Founded in 1996, the CCTC is a membership based non-profit organization whose mission is to promote technology, education, and economic development on Cape Cod, the Islands, and Southeastern Massachusetts. Our membership includes local Cape, Islands, and Southeastern Massachusetts businesses, technology innovators, educational organizations, government entities, working professionals, and community leaders.
The purpose of the ARPA funding is to provide state and local governments with resources: (i) to support families and businesses struggling with the public health and economic impacts of the pandemic; (ii) to maintain vital public services; and (iii) to make investments that support a strong, resilient, and equitable recovery.
Investment in broadband infrastructure, which is among the priorities approved by the Commissioners in November, plainly is consistent with the purposes of the ARPA funding. The CCTC has long advocated for the fast, reliable, and affordable deployment of broadband technology on Cape Cod. The pandemic exposed deficiencies in current broadband service as the state and local governments, businesses and workers, teachers and students, health care providers and patients, and residents were suddenly dependent on their internet connections for vital services and were confronted with problems based upon speed, reliability, and cost. Investing in broadband will assist families, businesses, nonprofits, and government in ameliorating the impacts of the pandemic and making available public services. Beyond that, investing in broadband, including support for digital inclusion, will support a strong, resilient, and equitable economy. There is convincing evidence based upon studies and the experience of communities like Chattanooga, Tennessee that access to affordable, high-quality broadband makes significant contributions to the economic vitality of communities.

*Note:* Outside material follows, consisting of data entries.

File: config.mk
export PLATFORM = sky130hd
export DESIGN_NAME = mem_arbiter_flat
export DESIGN_NICKNAME = d
export VERILOG_FILES = /design/src/design/fetch_pkg.sv /design/src/design/mem_if.sv /design/src/design/mem_arbiter.sv /design/src/flat_wrapper.sv
export SDC_FILE = /design/constraint.sdc
export NUM_CORES = 1
export LEC_CHECK = 0
export BUFFER_PORTS_ARGS = -buffer_cell sky130_fd_sc_hd__buf_4
export CAP_MARGIN = 25
export CORE_AREA = 2 2 153 155
export DETAILED_ROUTE_END_ITERATION = 10
export DIE_AREA = 0 0 155 157
export GPL_TIMING_DRIVEN = 0
export PLACE_DENSITY = 0.47
export SYNTH_ARGS = -nofsm -noshare
export SYNTH_HDL_FRONTEND = slang
export SYNTH_SLANG_ARGS = --single-unit
File: constraint.sdc
create_clock -name vclk -period 0.8
set_input_delay 0 -clock vclk [all_inputs]
set_output_delay 0 -clock vclk [all_outputs]
set_load 0.05 [all_outputs]
File: src/design/fetch_pkg.sv
package fetch_pkg;

	// ******************************
	// widths
	// ******************************

	// pc, addresses and memory words
	localparam int xlen = 64;
	// one instruction
	localparam int ilen = 32;

	// ******************************
	// rv64 major opcodes
	// ******************************

	// beq bne blt bge bltu bgeu
	localparam logic [6:0] opc_branch = 7'b1100011;
	localparam logic [6:0] opc_jal    = 7'b1101111;

	// what the ifu sees in the fetched word
	typedef enum logic [1:0] {
		none,
		cond_branch,
		jump
	} branch_kind_e;

	// encoding follows the funct3 of the load opcode
	typedef enum logic [2:0] {
		lb  = 3'd0,
		lh  = 3'd1,
		lw  = 3'd2,
		ld  = 3'd3,
		lbu = 3'd4,
		lhu = 3'd5,
		lwu = 3'd6
	} load_op_e;

	// load unit sequence
	typedef enum logic [1:0] {
		idle,
		access,
		done
	} lsu_state_e;

endpackage

File: src/design/mem_if.sv
`timescale 1ns/1ps

// one requester's read path into the arbiter
interface mem_if;

	// request level, held while waiting
	logic                      req;
	// byte address of the wanted word
	logic [fetch_pkg::xlen-1:0] addr;
	// this requester owns the port this cycle
	logic                      gnt;
	// valid in the same cycle as req and gnt
	logic [fetch_pkg::xlen-1:0] rdata;

	// seen from the ifu or lsu side
	modport requester (
		output req,
		output addr,
		input  gnt,
		input  rdata
	);

	// seen from the arbiter side
	modport arbiter (
		input  req,
		input  addr,
		output gnt,
		output rdata
	);

endinterface

File: src/design/mem_arbiter.sv
`timescale 1ns/1ps

module mem_arbiter (
	mem_if.arbiter                     lsu_port,
	mem_if.arbiter                     ifu_port,
	output logic [fetch_pkg::xlen-1:0] mem_addr,
	input  logic [fetch_pkg::xlen-1:0] mem_rdata
);

	// ******************************
	// fixed priority with lsu first
	// ******************************

	// lsu never waits
	assign lsu_port.gnt = lsu_port.req;
	// ifu only when the lsu is quiet
	assign ifu_port.gnt = ifu_port.req && !lsu_port.req;

	// address mux
	always_comb begin
		if (lsu_port.req) begin
			mem_addr = lsu_port.addr;
		end else begin
			mem_addr = ifu_port.addr;
		end
	end

	// read data back to the winner only
	assign lsu_port.rdata = lsu_port.gnt ? mem_rdata : '0;
	assign ifu_port.rdata = ifu_port.gnt ? mem_rdata : '0;

endmodule

File: src/flat_wrapper.sv
// flat-port wrapper written by rule: the top's interface ports become plain ports
module mem_arbiter_flat 
  (mem_addr, mem_rdata, lsu_port_req, lsu_port_addr, lsu_port_gnt, lsu_port_rdata, ifu_port_req, ifu_port_addr, ifu_port_gnt, ifu_port_rdata);
  mem_if lsu_port_i ();
  mem_if ifu_port_i ();
  output logic [fetch_pkg::xlen-1:0] mem_addr;
  input  logic [fetch_pkg::xlen-1:0] mem_rdata;
  input wire logic [$bits(lsu_port_i.req)-1:0] lsu_port_req;
  input wire logic [$bits(lsu_port_i.addr)-1:0] lsu_port_addr;
  output wire logic [$bits(lsu_port_i.gnt)-1:0] lsu_port_gnt;
  output wire logic [$bits(lsu_port_i.rdata)-1:0] lsu_port_rdata;
  input wire logic [$bits(ifu_port_i.req)-1:0] ifu_port_req;
  input wire logic [$bits(ifu_port_i.addr)-1:0] ifu_port_addr;
  output wire logic [$bits(ifu_port_i.gnt)-1:0] ifu_port_gnt;
  output wire logic [$bits(ifu_port_i.rdata)-1:0] ifu_port_rdata;
  assign lsu_port_i.req = lsu_port_req;
  assign lsu_port_i.addr = lsu_port_addr;
  assign lsu_port_gnt = lsu_port_i.gnt;
  assign lsu_port_rdata = lsu_port_i.rdata;
  assign ifu_port_i.req = ifu_port_req;
  assign ifu_port_i.addr = ifu_port_addr;
  assign ifu_port_gnt = ifu_port_i.gnt;
  assign ifu_port_rdata = ifu_port_i.rdata;
  mem_arbiter u_core (.lsu_port(lsu_port_i), .ifu_port(ifu_port_i), .mem_addr(mem_addr), .mem_rdata(mem_rdata));
endmodule
# Yosys cells after proc, flatten, opt, wreduce, memory -nomap -nowiden
# Index checks and enable logic that the tools add are counted.
[word_totals]
elab_cells = 5
in_bits = 194
register_bits = 0
output_inout_bits = 194
[classes]
n_reduce_logical = 2
muxes = 3
[op_table]
columns = ["cell", "count"]
rows = [
  ["two-way mux 64 bit", 3],
  ["logical AND 1 bit", 1],
  ["zero test 1 bit", 1],
]

# Logic depth before layout (Yosys ltp)
# Gate-level depths: netlist (run 1).
[logic_depth]
ltp_word = 3
mapped_depth = 3
depth_no_buf = 1

# Worst setup path before layout (run 1)
# No wires, ideal clock.
[synth_timing]
kind = "input to output"
startpoint = "input ifu_port_req"
endpoint = "output ifu_port_gnt"
arrival_time_ps = 929
t_required_ps = 800
stages = 2
n_path_buf = 1
setup_slack_ps = -129
path_cell_list = "clkbuf_1 nor2b_1"
[synth_via]
elab_chain_len = 1
[synth_lines]
columns = ["item", "line", "text"]
rows = [
  ["start, declared", "flat_wrapper.sv:12", "input wire logic [$bits(ifu_port_i.req)-1:0] ifu_port_req;"],
  ["logical AND 1 bit", "mem_arbiter.sv:17", "assign ifu_port.gnt = ifu_port.req && !lsu_port.req;"],
  ["end, declared", "flat_wrapper.sv:14", "output wire logic [$bits(ifu_port_i.gnt)-1:0] ifu_port_gnt;"],
]
# No other way between the ends.

# Worst setup path after layout (run 1)
[layout_timing]
startpoint = "input lsu_port_req"
endpoint = "output mem_addr[44] (netlist bit)"
[layout_via]
elab_chain_len = 1
[layout_lines]
columns = ["item", "line", "text"]
rows = [
  ["start, declared", "flat_wrapper.sv:8", "input wire logic [$bits(lsu_port_i.req)-1:0] lsu_port_req;"],
  ["two-way mux 64 bit", "mem_arbiter.sv:21", "if (lsu_port.req) begin"],
  ["end, declared", "flat_wrapper.sv:6", "output logic [fetch_pkg::xlen-1:0] mem_addr;"],
]
# No other way between the ends.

While broadband should remain a priority, the CCTC recommends that transportation and renewable energy should also be priorities for ARPA funding.
Transportation is responsible for over 40% of the greenhouse gases fueling the climate change crisis. The Cape Cod Commission has identified transportation as a top priority in its Climate Action Plan. Besides threatening our health and safety with exhaust, auto congestion on Cape Cod’s roadways is detrimental to our critical tourism economy. Due to pandemic-related increases in year-round populations and tourism, Cape Cod’s roadways are more congested than ever. Relieving the congestion and transitioning away from combustion engines by funding the expansion of electric vehicle infrastructure, ride sharing options, municipal fleet electrification, and walking/riding infrastructure will lessen the economic impacts of the pandemic-related congestion on the Cape’s economy and public health. In addition, funding local governments and businesses transitioning to electric vehicles would be a priority in line with the Act’s intentions “to lessen the economic impacts of the pandemic on local governments and businesses.”
Electric needs will increase exponentially as transportation and heating solutions transition from fossil fuel-based to electric. The state’s mandated greenhouse gas reduction and climate change goals will necessitate the conversion. In order to meet these goals and support a resilient recovery, it is essential that those demands be met from renewable energy sources.
Thank you for the opportunity to submit comments. On behalf of the CCTC, I respectfully request that in considering the distribution of ARPA funds, the Commissioners primarily prioritize broadband followed by transportation and renewable energy.